# What is expected
Answer with one figure only, the number of lines below in which "stayed" occurs.

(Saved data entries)
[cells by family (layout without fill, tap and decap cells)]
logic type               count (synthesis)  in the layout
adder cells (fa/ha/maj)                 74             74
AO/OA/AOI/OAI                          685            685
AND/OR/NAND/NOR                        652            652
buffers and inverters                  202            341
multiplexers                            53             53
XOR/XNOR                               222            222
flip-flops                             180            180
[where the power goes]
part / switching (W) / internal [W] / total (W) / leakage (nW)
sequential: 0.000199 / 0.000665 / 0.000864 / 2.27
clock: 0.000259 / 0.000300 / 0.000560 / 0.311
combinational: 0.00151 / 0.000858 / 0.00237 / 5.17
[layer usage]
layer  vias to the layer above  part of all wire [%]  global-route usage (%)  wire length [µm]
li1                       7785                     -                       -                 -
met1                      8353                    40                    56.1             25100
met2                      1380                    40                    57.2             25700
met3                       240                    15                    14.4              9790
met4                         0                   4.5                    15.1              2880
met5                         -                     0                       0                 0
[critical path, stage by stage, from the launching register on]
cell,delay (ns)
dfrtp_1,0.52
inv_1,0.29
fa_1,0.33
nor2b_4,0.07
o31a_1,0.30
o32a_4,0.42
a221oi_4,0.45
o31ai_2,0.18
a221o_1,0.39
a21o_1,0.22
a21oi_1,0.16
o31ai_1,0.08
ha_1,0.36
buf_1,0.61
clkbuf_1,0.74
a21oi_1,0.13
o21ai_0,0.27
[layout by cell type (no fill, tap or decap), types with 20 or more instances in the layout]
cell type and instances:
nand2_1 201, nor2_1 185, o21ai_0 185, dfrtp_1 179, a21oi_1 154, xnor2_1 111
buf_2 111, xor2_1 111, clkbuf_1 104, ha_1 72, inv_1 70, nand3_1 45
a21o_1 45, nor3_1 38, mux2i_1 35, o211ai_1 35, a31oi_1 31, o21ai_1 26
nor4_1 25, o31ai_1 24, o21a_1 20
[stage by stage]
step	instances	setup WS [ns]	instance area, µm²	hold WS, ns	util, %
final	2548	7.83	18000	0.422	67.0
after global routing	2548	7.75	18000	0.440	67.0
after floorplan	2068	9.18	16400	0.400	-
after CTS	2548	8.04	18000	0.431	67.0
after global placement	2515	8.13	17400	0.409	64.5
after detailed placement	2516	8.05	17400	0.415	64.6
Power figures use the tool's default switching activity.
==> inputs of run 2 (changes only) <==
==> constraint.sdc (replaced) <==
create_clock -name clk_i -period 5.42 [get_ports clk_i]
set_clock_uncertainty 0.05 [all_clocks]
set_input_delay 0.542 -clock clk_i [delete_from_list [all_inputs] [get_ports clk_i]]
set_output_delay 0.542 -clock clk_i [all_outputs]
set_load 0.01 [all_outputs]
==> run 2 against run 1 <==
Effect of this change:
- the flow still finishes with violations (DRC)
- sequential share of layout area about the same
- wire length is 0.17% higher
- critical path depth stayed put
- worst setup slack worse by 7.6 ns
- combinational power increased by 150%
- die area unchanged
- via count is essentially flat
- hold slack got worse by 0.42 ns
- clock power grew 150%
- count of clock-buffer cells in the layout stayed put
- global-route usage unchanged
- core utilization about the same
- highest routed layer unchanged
===== src/rtl/gh_baud_rate_gen_frac.sv =====
// rtl/gh_baud_rate_gen_frac.sv - fractional baud-rate generator with byte-enabled divisor registers
module gh_baud_rate_gen_frac #(
  parameter int DIV_W  = 16,
  parameter int FRAC_W = 4
) (
  input  logic               clk,
  input  logic               rst,
  input  logic               WR,
  input  logic               ADDR,
  input  logic [DIV_W/8-1:0] BE,
  input  logic [DIV_W-1:0]   D,
  input  logic               EN,
  output logic [DIV_W-1:0]   RD,
  output logic               rCE,
  output logic               rCLK
);

  localparam int NB = DIV_W / 8;
  localparam logic [DIV_W:0] CNT_ZERO = '0;
  localparam logic [DIV_W:0] CNT_ONE  = {{DIV_W{1'b0}}, 1'b1};

  logic [DIV_W-1:0]  rate_int;
  logic [FRAC_W-1:0] rate_frac;
  logic [DIV_W:0]    count;
  logic [FRAC_W-1:0] acc;
  logic              reload;

  logic              active;
  logic              terminal;
  logic [FRAC_W:0]   acc_sum;
  logic [DIV_W:0]    next_load;
  logic [DIV_W:0]    half_rate;

  assign active    = (rate_int != '0);
  assign terminal  = (count == CNT_ONE) || (count == CNT_ZERO);
  assign acc_sum   = {1'b0, acc} + {1'b0, rate_frac};
  // Carry out of the fraction accumulator stretches this period by one clock.
  assign next_load = {1'b0, rate_int} + {{DIV_W{1'b0}}, acc_sum[FRAC_W]};
  assign half_rate = {1'b0, rate_int >> 1};

  always_ff @(posedge clk or posedge rst) begin
    if (rst) begin
      rate_int  <= '0;
      rate_frac <= '0;
      reload    <= 1'b0;
    end else begin
      reload <= WR && (BE != '0);
      if (WR) begin
        if (!ADDR) begin
          for (int i = 0; i < NB; i++) begin
            if (BE[i]) rate_int[8*i +: 8] <= D[8*i +: 8];
          end
        end else if (BE[0]) begin
          rate_frac <= D[FRAC_W-1:0];
        end
      end
    end
  end

  always_ff @(posedge clk or posedge rst) begin
    if (rst) begin
      count <= '0;
      acc   <= '0;
      rCLK  <= 1'b0;
    end else if (!active) begin
      count <= '0;
      acc   <= '0;
      rCLK  <= 1'b0;
    end else begin
      if (EN) rCLK <= (count > half_rate);
      if (reload) begin
        count <= {1'b0, rate_int};
        acc   <= '0;
      end else if (EN) begin
        if (terminal) begin
          count <= next_load;
          acc   <= acc_sum[FRAC_W-1:0];
        end else begin
          count <= count - CNT_ONE;
        end
      end
    end
  end

  assign rCE = active && EN && (count == CNT_ONE);
  assign RD  = ADDR ? {{(DIV_W-FRAC_W){1'b0}}, rate_frac} : rate_int;

endmodule

===== config.mk =====
export PLATFORM = sky130hd
export DESIGN_NAME = gh_baud_rate_gen_frac
export DESIGN_NICKNAME = d
export VERILOG_FILES = /design/src/rtl/gh_baud_rate_gen_frac.sv
export SDC_FILE = /design/constraint.sdc
export NUM_CORES = 1
export LEC_CHECK = 0
export BUFFER_PORTS_ARGS = -buffer_cell sky130_fd_sc_hd__buf_2
export CAP_MARGIN = 10
export CORE_MARGIN = 8
export CORE_UTILIZATION = 50
export DETAILED_ROUTE_END_ITERATION = 10
export PLACE_DENSITY = 0.75
export SLEW_MARGIN = 40
export SYNTH_ARGS = -nofsm -noshare
export SYNTH_HDL_FRONTEND = slang
export SYNTH_SLANG_ARGS = --single-unit

===== constraint.sdc =====
create_clock -name clk -period 2.78 [get_ports clk]
set_clock_uncertainty 0.15 [all_clocks]
set_input_delay 0.556 -clock clk [delete_from_list [all_inputs] [get_ports clk]]
set_output_delay 0.556 -clock clk [all_outputs]
set_load 0.05 [all_outputs]

=== Word-level counts from Yosys, hierarchy flattened ===
Cells that the tools add are included.

* Register bits: 43
* Output and inout bits: 18
* Logic and storage cells: 38

* Add/subtract/negate cells: 3
* Magnitude comparators: 1
* Eq/ne operators: 4
* Multiplexer cells: 11
* Bitwise logic cells: 1
* Reduce and logical (&&, ||, !) cells: 11

{| class="wikitable"
|+ Operator list
! cell !! number
|-
| two-way mux 17 bit || 4
|-
| adder 16 x 1 -> 17 bit || 1
|-
| == test 17 x 1 -> 1 bit (second input constant) || 1
|-
| > comparator 17 x 15 -> 1 bit || 1
|-
| zero test 17 bit || 1
|-
| subtractor 17 x 1 -> 17 bit (second input constant) || 1
|-
| two-way mux 16 bit || 1
|-
| two-way mux 4 bit || 4
|-
| nonzero test 16 bit || 1
|-
| AND reduction 3 bit || 3
|-
| adder 4 x 4 -> 5 bit || 1
|-
| logical AND 1 bit || 3
|-
| != test 3 x 2 -> 1 bit (second input constant) || 1
|-
| != test 3 bit (second input constant) || 1
|-
| two-way mux 1 bit || 2
|-
| != test 2 bit (second input constant) || 1
|-
| AND reduction 2 bit || 1
|-
| nonzero test 2 bit || 1
|-
| logical OR 1 bit || 1
|-
| NOT 1 bit || 1
|}

=== Longest topological paths before layout ===
* Depth after elaboration: 6
* Gate-level depth with buffers: 13

=== Worst setup path after synthesis ===
Ideal clock, no wire load.

* Path kind: register -> output
* Start point: reg count[4]
* End point: out rCE
* Arrival time: 2.830 ns
* Data required time: 2.074 ns
* Setup slack: -0.756 ns
* Cell stages (with the launch flop): 6
* Buffers on the path: 2
* Path through: dfrtp_1 > buf_6 > nor4_4 > nand3_1 > clkbuf_1 > nor4_1

* Cells in the longest elaborated chain, start to end: 2

{| class="wikitable"
|+ Ends and longest elaborated chain
! what !! line !! source
|-
| start: declaration || 24 || <nowiki>logic [DIV_W:0] count;</nowiki>
|-
| start signal: assignment || 72 || <nowiki>count <= {1'b0, rate_int};</nowiki>
|-
| start signal: assignment || 76 || <nowiki>count <= next_load;</nowiki>
|-
| start signal: assignment || 79 || <nowiki>count <= count - CNT_ONE;</nowiki>
|-
| == test 17 x 1 -> 1 bit || 85 || <nowiki>assign rCE = active && EN && (count == CNT_ONE);</nowiki>
|-
| logical AND 1 bit || 85 ||
|-
| end: declaration || 14 || <nowiki>output logic rCE,</nowiki>
|}

No other way between the ends.

=== Final worst setup path ===
* Start point: reg rate_frac[0]
* End point: reg count[10]

* Cells in the longest elaborated chain, start to end: 6

{| class="wikitable"
|+ Ends and longest elaborated chain
! what !! line !! source
|-
| start: declaration || 23 || <nowiki>logic [FRAC_W-1:0] rate_frac;</nowiki>
|-
| start signal: assignment || 54 || <nowiki>rate_frac <= D[FRAC_W-1:0];</nowiki>
|-
| adder 4 x 4 -> 5 bit || 36 || <nowiki>assign acc_sum = {1'b0, acc} + {1'b0, rate_frac};</nowiki>
|-
| adder 16 x 1 -> 17 bit || 38 || <nowiki>assign next_load = {1'b0, rate_int} + {{DIV_W{1'b0}}, acc_sum[FRAC_W]};</nowiki>
|-
| two-way mux 17 bit || 75 || <nowiki>if (terminal) begin</nowiki>
|-
| two-way mux 17 bit || 74 || <nowiki>end else if (EN) begin</nowiki>
|-
| two-way mux 17 bit || 71 || <nowiki>if (reload) begin</nowiki>
|-
| two-way mux 17 bit || 65 || <nowiki>end else if (!active) begin</nowiki>
|}

No other way between the ends. The select of a mux whose other input is x is not followed.
A chain may end at the register's enable or synchronous reset.

==> key figures <==
Outcome
  – Result of the run: complete, but fails checks
  – Failing checks: negative setup slack

Worst setup path
  – Reg2reg path depth: 13
  – Startpoint class of the critical path: register
  – Worst setup path category: register to register
  – Maximum fanout along the worst path: 4
  – Required @ worst endpoint: 2.86 ns
  – Critical path data arrival time: between 2 and 3 ns
  – CP endpoint kind: register

Clocking
  – Number of buffers created by CTS: 5
  – Clock tree from TritonCTS: built
  – Clock slew at the register clock pins of the worst setup and hold paths: about 0.090 ns
  – Post-cts hold buffer count: 0
  – H-tree level count: 2
  – Clock Path Buffers: 2
  – Clock latency of the later-clocked register in the worst-skew pair: 0.31 ns
  – CTS sink cnt: 43
  – Library cell used as clock root buffer: clkbuf_8

Synth
  – Synthesis-stage register bit count: 43
  – Basic-gate share of the synthesized area counting and, or, nand and nor cells: a little under a quarter
  – Post-synthesis cell count: 381
  – Post-synthesis net count: about 430
  – Post-synthesis compound-gate area fraction: 18.3%
  – Sequential element share of the synthesized area: 31.8%
  – Netlist cell types: between 50 and 60
  – Post-synth ARST share: between 90% and 100%
  – Dominant register cell in the synthesized netlist: dfrtp_1
  – Main area contributors after synthesis: dfrtp_1, ha_1, mux2_2, nor2_1, inv_1
  – Largest area contributor in the synthesized netlist: dfrtp_1
  – Yosys warns: 0
  – Multiplexer share of the synthesized area: between 8 and 9%
  – Post-synthesis share of cell area spent on xor and xnor gates: between 2 and 3%
  – Dominant combinational cell family by area after synthesis: simple AND/OR/NAND/NOR gates
  – Post-synth EDFFs: 0
  – Mean area per synthesized cell: 8.87 um2
  – Adder-cell share of the synthesized area: 9.47%
  – Yosys top cell area share: a little under a third
  – Cell Area, Synth: approximately 3400 um2

STA
  – Final Hold Viols: 0
  – Clock period minus worst slack: 2.90 ns
  – Total Negative Setup Slacks: -0.135 ns
  – Final worst slack: -0.124 ns
  – Fin. max-slew vios: 0
  – Worst slew pin tran: 0.727 ns
  – Peak Freq: between 0.3 and 0.4 GHz
  – Slew headroom: between 50% and 60%
  – Share of the clock period used by the worst path after layout: 104%
  – Count of endpoints failing setup in the final report: 2
  – RSZ-0062 raised after global routing: true
  – Worst hold slack: ~0.23 ns

Worst hold path
  – Hold crit path type: primary input to async pin

Detailed routing
  – Detailed Routing Iterations Pass 1: 5
  – Violation count after the first detailed-route iteration: 440
  – Total vias in the final route: 3,461
  – Post-DR vias/cell: 6.68
  – Average wire per standard cell: 20.6 um
  – Final wirelength: roughly 11,000 um
  – Number of design rule violations left after detail routing: 0
  – Post-DRT Antenna Nets: 0

Placement
  – Instance area at placement: roughly 3800 um2
  – DP Wirelength: between 7000 and 8000 um
  – IO Port Bufs: 40
  – Final GP Congestion: 0.947

Power
  – PnR Total Power: approximately 2.6 mW
  – Static Leakage: roughly 1.7 nW
  – Highest ir drop seen on vdd: about 0.44 mV
  – Pwr per Cell Area: between 600 and 700 nW/um2

Floorplanning
  – Die W: approximately 98 um
  – Die height: ~100 um
  – Die area: around 9600 um2
  – Core area: between 6000 and 7000 um2
  – I/O pin count: roughly 40
  – FP Rows: 30
  – Initial Util: 50.6%

Layout
  – Diode count: 0
  – End-of-flow core utilization: between 60% and 70%
  – Net count reported at finish: 485
  – Final instance area: 4070 um2
  – Area Overhead vs Synth: 20.5%
  – Share of layout cells above drive strength 1: 28.8%

Global routing
  – Via count of the first global-routing pass: roughly 3,200
  – First-pass GRT wire length: ~17,000 um
  – Pin count of the biggest net entering global routing: 44
  – Total GRT Usage: between 20% and 30%
  – Number of antenna violations at the first check in global routing: 0
  – GRT overflow: 0

Job
  – Number of max-capacitance violations reported: 0
layout make-up:
class                      instances  area, um2
clock inverter                     3       43.8
inverter                          28        105
clock buffer                       5       68.8
timing repair buffer              66        395
multi-input combinational        293       2280
tap                               80        100
sequential                        43       1080
fill                             553       2610
worst max-delay path, cell delays in order, from the launching register on:
cell and delay (ns):
dfrtp_1 0.38, ha_2 0.19, inv_2 0.04, fa_2 0.35, nor2b_2 0.15, o21ai_1 0.08
nand2b_1 0.12, ha_4 0.17, ha_2 0.19, and3_4 0.22, nand3_2 0.13, nor4_1 0.42
a21oi_1 0.10, o22ai_1 0.16
sequential cells by signal (all words and copies together) (netlist names):
signal,flops
reload,1
rate_frac,4
acc,4
count,17
rate_int,16
rCLK,1
per-stage QoR:
stage / setup slack [ns] / instances
finish: -0.124 / 518
global route: -0.283 / 518
CTS: 0.00338 / 517
detailed placement: -0.185 / 508
global placement: 0.00581 / 508
floorplan: 0.0940 / 381
synth_stat cells (5+ instances only):
cell / number
nor2b_1: 5
nor2_1: 32
a211oi_1: 5
nand4_1: 11
a21oi_1: 20
dfrtp_1: 43
xnor2_1: 9
o21ai_0: 12
o211ai_1: 5
nor4_1: 14
and3_1: 5
nand2_1: 21
ha_1: 24
nand3_1: 19
mux2_2: 23
clkbuf_1: 11
inv_1: 28
nor3_1: 9
o22ai_1: 5
power breakdown:
part | total (mW) | internal, mW | switching (mW)
combinational | 1.10 | 0.440 | 0.663
sequential | 0.965 | 0.741 | 0.224
clock | 0.509 | 0.268 | 0.241
total | 2.58 | 1.45 | 1.13
cell usage in the layout (no fill, tap or decap), drive strengths merged, types with 3 or more instances in the layout:
master   n
o211ai   5
buf     66
nand3   20
nand4b   3
xnor2    9
nand2   21
o31ai    4
dfrtp   43
o32ai    3
a21o     4
nor3b    4
nor2    32
mux2i    4
and3     5
clkinv   3
nand4   11
clkbuf   5
o22ai    5
nor4    15
nor2b    5
a31oi    4
o21ai   12
mux2    23
a211oi   5
a311o    3
ha      24
nor3     9
o221ai   4
inv     27
or4      3
a21oi   20
and4     4
per-layer routing:
layer,vias up,track usage (%),share of wire (%),wire (um)
met4,0,5.90,1.6,175
met1,1633,28.7,42,4430
met2,246,34.0,46,4890
met3,26,5.12,11,1170
met5,-,0,0,0
li1,1556,-,-,-
cells by family (layout without fill, tap and decap cells):
| family | count (synthesis) | in the layout |
|---|---|---|
| buf+inv | 45 | 102 |
| compound gates | 89 | 89 |
| fa+ha+maj | 25 | 25 |
| mux | 27 | 27 |
| flops | 43 | 43 |
| simple gates | 141 | 141 |
| xor+xnor | 11 | 11 |
what timing repair did:
item | CTS | global route
pin swaps | 1 | 2
resized for setup | 14 | 15
buffers inserted | 1 | 1
setup endpoints to repair | 11 | 13
worst paths after layout:
path / slack (ns) / startpoint / end
min: 0.23 / rst / count[10]
min in group clk: 0.32 / BE[1] / reload
max: -0.12 / rate_frac[0] / count[10]
min reg2reg: 0.39 / acc[0] / acc[0]
max in group asynchronous: 1.87 / rst / acc[0]
max reg2reg: -0.12 / rate_frac[0] / count[10]
Note: power is estimated with default switching activity, not from simulation.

# Response below
2